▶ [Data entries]
Design sig_16_hw, start of the top module:
module sig_16_hw #(parameter K=16,DWIDTH=32,EXPONENT_WIDTH=8, BIAS=8'd127)(input [DWIDTH-1:0] x_in,input clk,start,rst,output reg valid, output [DWIDTH-1:0] y_out);
clock: 6.72 ns
lec_check: 0
abc_area: 0
cap_margin: 25
cell_pad_in_sites_detail_placement: 1
core_aspect_ratio: 0.74
core_margin: 2
core_utilization: 67
cts_cluster_diameter: 51
max_routing_layer: met4
min_routing_layer: met1
place_density_lb_addon: 0.15
setup_slack_margin: 1.83
slew_margin: 40
tns_end_percent: 35
run.sh (not shown) runs the stock make flow with config.mk's settings and CLKGATE_MAP_FILE=.
The baseline died in detailed placement.
Then changed:
- ABC_AREA: 0 -> 1
- CAP_MARGIN: 25 -> 20
- CELL_PAD_IN_SITES_DETAIL_PLACEMENT: 1 -> default
- CORE_ASPECT_RATIO: 0.74 -> default
- CORE_UTILIZATION: 67 -> 72
- CTS_CLUSTER_DIAMETER: 51 -> default
- MAX_ROUTING_LAYER: met4 -> default
- MIN_ROUTING_LAYER: met1 -> default
- PLACE_DENSITY: default -> 0.35
- PLACE_DENSITY_LB_ADDON: 0.15 -> default
- SETUP_SLACK_MARGIN: 1.83 -> default
- SLEW_MARGIN: 40 -> 20
- TNS_END_PERCENT: 35 -> default
- clock period: 6.72 -> 4.77 ns (I/O delays scaled with it)
What happened:
- The new run completed, yet does not pass: negative setup slack
- synthesized cell count increases by 23%
- synthesized area increases by 0.45%
- die size is lower by 6.4%
Then changed:
- ABC_AREA: 1 -> default
- CORE_UTILIZATION: 72 -> 40
- PLACE_DENSITY: 0.35 -> 0.6
- clock period: 4.77 -> 10.0 ns (I/O delays scaled with it)
Effect: The changed run finished clean. Total power shrinks by 54%. Design area went down by 8.4%. Maximum frequency falls by 23%. Hold slack barely changes. Combinational power is lower by 70%. Non-clock buffer count shrinks by 159. First-iteration DRC count fell by 62%. Sequential power is lower by 54%. Synthesized cell count decreases by 19%.

* * *

Setup of job 5471:
sig_16_hw again, from the RTL that the note above started with.
==> flow/design.v (excerpt) <==
module sig_16_hw #(parameter K=16,DWIDTH=32,EXPONENT_WIDTH=8, BIAS=8'd127)(input [DWIDTH-1:0] x_in,input clk,start,rst,output reg valid, output [DWIDTH-1:0] y_out);
Settings: LEC_CHECK=0, ABC_AREA=1, CAP_MARGIN=20, CORE_MARGIN=2, CORE_UTILIZATION=72, PLACE_DENSITY=0.66, SLEW_MARGIN=20; clock period 5.27 ns.
Job 5471 ran in full, but the layout does not pass; the checks complain about negative setup slack.
What job 9861 does differently from job 5471 at the input level:
Settings: PLACE_DENSITY_LB_ADDON now 0.2, previously not set; PLACE_DENSITY no longer set, was 0.66; CTS_CLUSTER_SIZE now 14, previously not set; ABC_AREA no longer set, was 1; SETUP_SLACK_MARGIN now 1.87, previously not set; the clock period (ns, I/O delays scaled along) now 7.38, was 5.27.
==> comparison <==
Job 9861 reached the final stage; the timing, DRC and antenna checks on its layout passed.
On cell count: between job 5471 and job 9861, it ends up lower for job 9861.
Power spent charging and discharging nets of job 9861 falls short of that of job 5471 by more than a quarter.
Diff job 5471 -> job 9861: synthesized cell count saw a decrease, proportion of power drawn by the clock network +2.1 points.
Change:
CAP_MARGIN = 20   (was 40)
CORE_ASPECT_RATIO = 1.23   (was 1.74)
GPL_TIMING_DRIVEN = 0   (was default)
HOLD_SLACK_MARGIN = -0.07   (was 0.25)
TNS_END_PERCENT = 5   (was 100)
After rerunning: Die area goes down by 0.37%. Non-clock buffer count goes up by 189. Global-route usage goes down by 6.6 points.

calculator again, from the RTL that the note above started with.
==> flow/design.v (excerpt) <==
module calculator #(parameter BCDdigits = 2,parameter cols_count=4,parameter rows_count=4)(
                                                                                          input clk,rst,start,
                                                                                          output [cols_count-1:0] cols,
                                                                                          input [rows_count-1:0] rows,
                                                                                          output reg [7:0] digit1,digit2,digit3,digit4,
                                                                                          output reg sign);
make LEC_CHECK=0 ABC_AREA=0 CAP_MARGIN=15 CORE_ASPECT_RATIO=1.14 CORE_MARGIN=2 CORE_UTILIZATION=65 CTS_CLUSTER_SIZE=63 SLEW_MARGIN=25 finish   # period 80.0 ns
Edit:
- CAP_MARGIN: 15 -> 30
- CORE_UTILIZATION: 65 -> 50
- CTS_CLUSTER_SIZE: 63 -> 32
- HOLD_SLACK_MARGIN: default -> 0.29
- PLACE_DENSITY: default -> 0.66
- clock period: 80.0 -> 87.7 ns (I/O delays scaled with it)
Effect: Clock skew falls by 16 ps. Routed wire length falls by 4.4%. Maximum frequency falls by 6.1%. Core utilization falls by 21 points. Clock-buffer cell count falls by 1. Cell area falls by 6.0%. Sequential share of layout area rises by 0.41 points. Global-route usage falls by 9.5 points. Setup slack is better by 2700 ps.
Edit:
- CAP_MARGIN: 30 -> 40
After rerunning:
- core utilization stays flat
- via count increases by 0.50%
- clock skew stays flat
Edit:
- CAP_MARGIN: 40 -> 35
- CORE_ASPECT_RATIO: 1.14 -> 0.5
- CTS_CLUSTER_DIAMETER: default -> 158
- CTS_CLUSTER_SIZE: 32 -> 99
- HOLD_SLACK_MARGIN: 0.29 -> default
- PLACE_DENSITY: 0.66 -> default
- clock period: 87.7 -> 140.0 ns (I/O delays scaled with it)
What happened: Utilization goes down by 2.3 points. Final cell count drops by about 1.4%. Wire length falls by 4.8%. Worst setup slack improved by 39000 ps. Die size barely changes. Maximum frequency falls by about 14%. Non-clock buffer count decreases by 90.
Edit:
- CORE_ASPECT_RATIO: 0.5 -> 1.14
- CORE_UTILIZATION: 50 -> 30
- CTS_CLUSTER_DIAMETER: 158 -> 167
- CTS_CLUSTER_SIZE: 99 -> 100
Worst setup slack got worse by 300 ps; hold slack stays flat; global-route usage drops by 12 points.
==> design/flow/design.v <==
module mux #(parameter N = 32)(
    input  wire [N-1:0] a,
    input  wire [N-1:0] b,
    input  wire sel,
    output reg  [N-1:0] y
);
    always @(*) begin
        y = sel ? b : a;
    end
endmodule
module Extender(
    input  [23:0] Instr,
    input  [1:0]  ImmSrc,
    output reg [31:0] ExtImm
);
    always @(*) begin
        case (ImmSrc)
            2'b00: ExtImm = {24'b0, Instr[7:0]};
            2'b01: ExtImm = {20'b0, Instr[11:0]};
            2'b10: ExtImm = {{6{Instr[23]}}, Instr, 2'b00};
            default: ExtImm = 32'b0;
        endcase
    end
endmodule
module alu (
    input  [31:0] A,   
    input  [31:0] B,    
    input  [1:0]  ALUControl,
    output reg  [31:0] Result,
    output reg         N,     
    output reg         Z,     
    output reg         C,     
    output reg         V      
);
     reg [32:0] temp;
  always @(*) begin
   temp = 33'd0;
   case( ALUControl)
    2'b00: begin
     temp = {1'b0, A} + {1'b0, B};
     Result = A+B;
    end
    2'b01: begin
     temp = {1'b0, A} - {1'b0, B};
     Result = A-B;
    end
    2'b10: begin
     Result = A & B;
    end
    2'b11: begin
     Result = A | B;
    end
   endcase
    C = ~ALUControl[1] & temp[32];
    V =  ~(A[31]^B[31]^ALUControl[0]) & (A[31]^Result[31])&~ALUControl[1];
    N =  Result[31];
    Z = (Result==0);
  end
endmodule
==> flow/design.v (excerpt) <==
module SP_wocg(
	clk,
	rst_n,
	in_valid,
	in_data,
	in_mode,
	out_valid,
	out_data
);
input clk, rst_n, in_valid;
input [2:0] in_mode;
input [8:0] in_data;
output reg out_valid;
output reg [8:0] out_data;
genvar idx;
integer i;
localparam IDLE = 4'b0000;
localparam INV  = 4'b0001;
localparam MUL  = 4'b0010;
localparam SORT = 4'b0100;
localparam SUM  = 4'b1000;
reg [3:0] cur_state,next_state;
reg [4:0] cnt;
reg [2:0] cnt_data;
reg [8:0] data_temp;
reg [10:0] data_sum [0:5]; 
reg [2:0] mode_r;
wire idle_state = cur_state == IDLE;
wire inv_in_valid  = cur_state[0] && cnt < 6;
wire mul_in_valid  = cur_state[1] && cnt < 6;
wire sort_in_valid = cur_state[2] && cnt < 6;
wire sum_in_valid  = cur_state[3] && cnt < 6;
wire inv_out_valid,mul_out_valid,sort_out_valid;
wire [8:0] inv_out_data,mul_out_data,sort_out_data;
wire [8:0] sum_mod_out_w;   
wire inv_done  = cur_state[0] && cnt == 'd18;
wire mul_done  = cur_state[1] && cnt == 'd12;
wire sort_done = cur_state[2] && cnt == 'd11;
reg  sum_done ;
wire mode0_cnt_flag = cur_state[3] && mode_r == 'd0 && cnt == 'd5;
always @(posedge clk or negedge rst_n) begin
	if (!rst_n) begin
		cur_state <= IDLE;
	end
	else begin
		cur_state <= next_state;
	end
end
always @(*) begin
	case(cur_state)
  ...
For scale: about 8400 cells after synthesis, ~520 flip-flops, roughly 25 I/O pins, roughly 0.060 sq mm of cells after synthesis.
clock: 2.68 ns
lec_check: 0
abc_area: 1
cap_margin: 20
core_margin: 2
core_utilization: 72
cts_cluster_diameter: 225
cts_cluster_size: 10
place_density_lb_addon: 0.01
setup_slack_margin: 0.8
slew_margin: 20
synth_memory_max_bits: 16384
tns_end_percent: 5
run.sh (not shown) runs the stock make flow with config.mk's settings and CLKGATE_MAP_FILE=.
The first run stopped in 5_1_grt.
Then changed:
ABC_AREA = unset   (was 1)
CORE_UTILIZATION = 70   (was 72)
CTS_CLUSTER_DIAMETER = unset   (was 225)
CTS_CLUSTER_SIZE = unset   (was 10)
PLACE_DENSITY_LB_ADDON = unset   (was 0.01)
SETUP_SLACK_MARGIN = unset   (was 0.8)
TNS_END_PERCENT = unset   (was 5)
clock period = 6.35 ns   (was 2.68 ns; I/O delays follow)
Outcome: The changed run produced a clean layout. Die area goes up by a few percent. Area after synthesis is lower slightly. Synthesized cell count shrinks by about a fifth.
Then changed:
clock period = 6.3 ns   (was 6.35 ns; I/O delays follow)
Result: Die size is unchanged; synthesized area does not change; power grows by about 1.5%; hold slack gets better by 0.011 ns.


Starting RTL as in the previous note.
==> flow/config.mk <==
export PLATFORM = sky130hd
export DESIGN_NAME = SP_wocg
export DESIGN_NICKNAME = SP_wocg
export VERILOG_FILES = /design/flow/design.v
export SDC_FILE = /design/flow/constraint.sdc
export NUM_CORES = 4
export LEC_CHECK = 0
export CAP_MARGIN = 20
export CORE_MARGIN = 2
export CORE_UTILIZATION = 72
export CTS_CLUSTER_DIAMETER = 213
export CTS_CLUSTER_SIZE = 100
export PLACE_DENSITY = 0.37
export SETUP_SLACK_MARGIN = -0.12
export SLEW_MARGIN = 20
export SYNTH_MEMORY_MAX_BITS = 16384
export TNS_END_PERCENT = 10
==> flow/constraint.sdc <==
create_clock -name core_clock -period 4.63 [get_ports {clk}]
set_input_delay 0.9260 -clock core_clock [delete_from_list [all_inputs] [get_ports {clk}]]
set_output_delay 0.9260 -clock core_clock [all_outputs]
set_load 0.01 [all_outputs]
The first run aborted during global routing with GRT-0116.
Edit:
--- a/flow/config.mk
+++ b/flow/config.mk
@@ -10,8 +10,5 @@
 export CORE_UTILIZATION = 72
-export CTS_CLUSTER_DIAMETER = 213
-export CTS_CLUSTER_SIZE = 100
-export PLACE_DENSITY = 0.37
-export SETUP_SLACK_MARGIN = -0.12
+export CTS_CLUSTER_DIAMETER = 33
+export PLACE_DENSITY = 0.95
 export SLEW_MARGIN = 20
 export SYNTH_MEMORY_MAX_BITS = 16384
-export TNS_END_PERCENT = 10
==> flow/constraint.sdc (replaced) <==
create_clock -name core_clock -period 3.22 [get_ports {clk}]
set_input_delay 0.6440 -clock core_clock [delete_from_list [all_inputs] [get_ports {clk}]]
set_output_delay 0.6440 -clock core_clock [all_outputs]
set_load 0.01 [all_outputs]
Effect: The changed run did not get past clock tree synthesis. Die area does not change. Synthesized cell count stays the same. Area after synthesis stays the same.
Edit:
--- a/flow/config.mk
+++ b/flow/config.mk
@@ -9,5 +9,3 @@
 export CORE_MARGIN = 2
-export CORE_UTILIZATION = 72
-export CTS_CLUSTER_DIAMETER = 33
-export PLACE_DENSITY = 0.95
+export CORE_UTILIZATION = 40
 export SLEW_MARGIN = 20
==> flow/constraint.sdc (replaced) <==
create_clock -name core_clock -period 7.58 [get_ports {clk}]
set_input_delay 1.5160 -clock core_clock [delete_from_list [all_inputs] [get_ports {clk}]]
set_output_delay 1.5160 -clock core_clock [all_outputs]
set_load 0.01 [all_outputs]
Outcome: The new run passed the timing, DRC and antenna checks; synthesized cell count stays the same; synthesized area stays the same; die area rose by 79%.
No activity file was given, so power comes from the tool's default toggle rates.
==> run a <==
==> flow/design.v <==
module uart_tx #(
    parameter BAUD_DIV = 434
) (
    input logic clk,
    input logic rst_n,
    input logic tx_start,
    input logic [7:0] data_in,
    output logic tx_busy,
    output logic tx
);
    logic [9:0] tx_shift;   
    logic [3:0] bit_count;
    logic [11:0] baud_counter;
    logic tx_active;
    always_ff @(posedge clk or negedge rst_n) begin
        if (!rst_n) begin
            tx_active <= 0;
            baud_counter <= 0;
            tx_busy <= 0;
            tx <= 1;   
        end else begin
            if (tx_start && !tx_active) begin
                tx_active <= 1;
                tx_shift <= {1'b1, data_in, 1'b0};   
                baud_counter <= BAUD_DIV;
                bit_count <= 0;
                tx_busy <= 1;
            end else if (tx_active) begin
                if (baud_counter == 0) begin
                    baud_counter <= BAUD_DIV;
                    tx <= tx_shift[0];   
                    tx_shift <= {1'b1, tx_shift[9:1]};   
                    bit_count <= bit_count + 1;
                    if (bit_count == 9) begin   
                        tx_active <= 0;
                        tx_busy <= 0;
                    end
                end else begin
                    baud_counter <= baud_counter - 1;
                end
            end
        end
    end
endmodule
module uart_rx #(
    parameter BAUD_DIV = 434   
) (
    input logic clk,
    input logic rst_n,
    input logic rx,
    output logic [7:0] data_out,
    output logic data_valid,
	 	output logic [7:0] leds
);
    logic [11:0] baud_counter;
    logic [3:0] bit_count;
    logic [7:0] rx_shift;
    logic rx_active;
    always_ff @(posedge clk or negedge rst_n) begin
        if (!rst_n) begin
            baud_counter <= 0;
            bit_count <= 0;
            rx_active <= 0;
            data_valid <= 0;
            rx_shift <= 8'b0;   
        end else begin
            if (!rx_active && !rx) begin
                rx_active <= 1;
                baud_counter <= BAUD_DIV / 2;
                bit_count <= 0;
                rx_shift <= 8'b0;   
            end else if (rx_active) begin
                if (baud_counter == 0) begin
                    baud_counter <= BAUD_DIV;
                    if (bit_count < 9) begin
                        rx_shift <= {rx, rx_shift[7:1]};   
                        bit_count <= bit_count + 1;
                    end else begin
                        rx_active <= 0;
                        data_out <= rx_shift;  
								leds <= rx_shift;
                        data_valid <= 1;
                    end
                end else begin
                    baud_counter <= baud_counter - 1;
                end
            end else begin
                data_valid <= 0;
            end
        end
    end
endmodule
Design top, start of the top module:
module top(input clk, rst_raw, up, left, right, down, 
           input [15:0]switches, output dp,a,b,c,d,e,f,g, output [3:0]anode,
           output load_done, output reg fsm_done);
    wire [7:0] A, B;     
    wire [3:0] init_ram_addr, fsm_ram_addr, ram_addr;    
    wire [1:0] rf_w_addr;
    wire rf_w_en;
    wire ram_w_en, init_ram_w_en, fsm_ram_w_en;    
    wire [1:0] reg_r_addr1, reg_r_addr2, reg_r_addr3, reg_r_addr4;
    wire [7:0] init_w_ram_data, fsm_w_ram_data, 
               w_ram_data, r_ram_data;   
    wire acc_en, acc_clear;
    wire done;
    wire [3:0] pp0, pp1;  
    wire [1:0] A1, A2, B1, B2;   
    wire [4:0] acc;  
    wire [4:0] C11, C12, C21, C22;   
    wire up_clean, left_clean, rst, right_clean, down_clean;    
    reg load_en;
    reg load_button;     
    reg start_button;    
    reg C11_button, C12_button, C21_button, C22_button;  
    reg display;     
    debouncer udb(.clk(clk), .raw(up), .clean(up_clean)); 
    debouncer ldb(.clk(clk), .raw(left), .clean(left_clean)); 
    debouncer cdb(.clk(clk), .raw(rst_raw), .clean(rst));  
    debouncer rdb(.clk(clk), .raw(right), .clean(right_clean)); 
    debouncer ddb(.clk(clk), .raw(down), .clean(down_clean)); 
    load_RAM init(.clk(clk), 
                  .rst(rst), 
                  .en(load_en), 
                  .button(load_button), 
                  .matrices(switches), 
                  .write_en(init_ram_w_en), 
                  .done(load_done), 
                  .ram_addr(init_ram_addr),
                  .w_ram_data(init_w_ram_data));   
    controller fsm(.clk(clk),
                   .rst(rst),
                   .start(start_button),
                   .acc(acc),
                   .ram_addr(fsm_ram_addr),
  ...
Size in the first run: ~1200 cells after synthesis, about 230 flip-flops, about 12000 um^2 of cells after synthesis.
export LEC_CHECK = 0
export CAP_MARGIN = 20
export CORE_MARGIN = 2
export CORE_UTILIZATION = 72
export CTS_CLUSTER_DIAMETER = 224
export CTS_CLUSTER_SIZE = 14
export GPL_ROUTABILITY_DRIVEN = 0
export MIN_ROUTING_LAYER = met1
export PLACE_DENSITY_LB_ADDON = 0.16
export SLEW_MARGIN = 40
create_clock -name core_clock -period 3.05 [get_ports {clk}]
run.sh (not shown) runs the stock make flow with config.mk's settings and CLKGATE_MAP_FILE=.
The first run passed the timing, DRC and antenna checks.
Rerun with:
ABC_AREA = 1   (was default)
GPL_ROUTABILITY_DRIVEN = 1   (was 0)
HOLD_SLACK_MARGIN = 0.29   (was default)
SETUP_SLACK_MARGIN = 0.7   (was default)
clock period = 2.38 ns   (was 3.05 ns; I/O delays follow)
=> This time the run ended with an error in 5_1_grt. Area after synthesis goes down by about 2.2%. Die area decreases by 2.2%. Synthesized cell count grows by 16%.

========
Starting RTL as in the previous note.
clock: 10.0 ns
lec_check: 0
cap_margin: 10
cell_pad_in_sites_global_placement: 2
core_aspect_ratio: 0.95
core_margin: 8
core_utilization: 34
gpl_routability_driven: 1
max_routing_layer: met4
min_routing_layer: met1
setup_slack_margin: 2.97
slew_margin: 25
tns_end_percent: 45
The first run ran to the end with no violations.
Change:
CAP_MARGIN = 0   (was 10)
CORE_UTILIZATION = 40   (was 34)
GPL_ROUTABILITY_DRIVEN = 0   (was 1)
MAX_ROUTING_LAYER = met5   (was met4)
MIN_ROUTING_LAYER = met2   (was met1)
SETUP_SLACK_MARGIN = not set   (was 2.97)
SLEW_MARGIN = 20   (was 25)
TNS_END_PERCENT = not set   (was 45)
Outcome:
- critical path depth does not change
- die area fell by 14%
- final area decreases by 2.0%
- hold slack gains 0.0053 ns
- via count goes up by 39%
- clock power came out lower by about 10%
Change:
CELL_PAD_IN_SITES_GLOBAL_PLACEMENT = not set   (was 2)
CORE_ASPECT_RATIO = not set   (was 0.95)
CORE_MARGIN = 2   (was 8)
CORE_UTILIZATION = 72   (was 40)
CTS_CLUSTER_SIZE = 19   (was not set)
GPL_ROUTABILITY_DRIVEN = not set   (was 0)
MAX_ROUTING_LAYER = not set   (was met5)
MIN_ROUTING_LAYER = not set   (was met2)
clock period = 2.36 ns   (was 10.0 ns; I/O delays follow)
What happened: Now the flow completed and failed the layout checks on negative setup slack. Register-to-register slack got worse by 7.0 ns. Wire length goes up by 4.4%. Non-clock buffer count increases by 120. Setup slack got worse by 5.8 ns. Clock skew shrinks by 0.010 ns. Final area climbs by 6.3%.
No activity file was given, so power comes from the tool's default toggle rates.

▶ [Work instruction] As the answer, set down only the lines from the data above between the one holding "Effect: Clock skew" and the one holding "- CAP_MARGIN: 40 -> 35", inclusive, exactly as they read.

▶ [Written solution]
Effect: Clock skew falls by 16 ps. Routed wire length falls by 4.4%. Maximum frequency falls by 6.1%. Core utilization falls by 21 points. Clock-buffer cell count falls by 1. Cell area falls by 6.0%. Sequential share of layout area rises by 0.41 points. Global-route usage falls by 9.5 points. Setup slack is better by 2700 ps.
Edit:
- CAP_MARGIN: 30 -> 40
After rerunning:
- core utilization stays flat
- via count increases by 0.50%
- clock skew stays flat
Edit:
- CAP_MARGIN: 40 -> 35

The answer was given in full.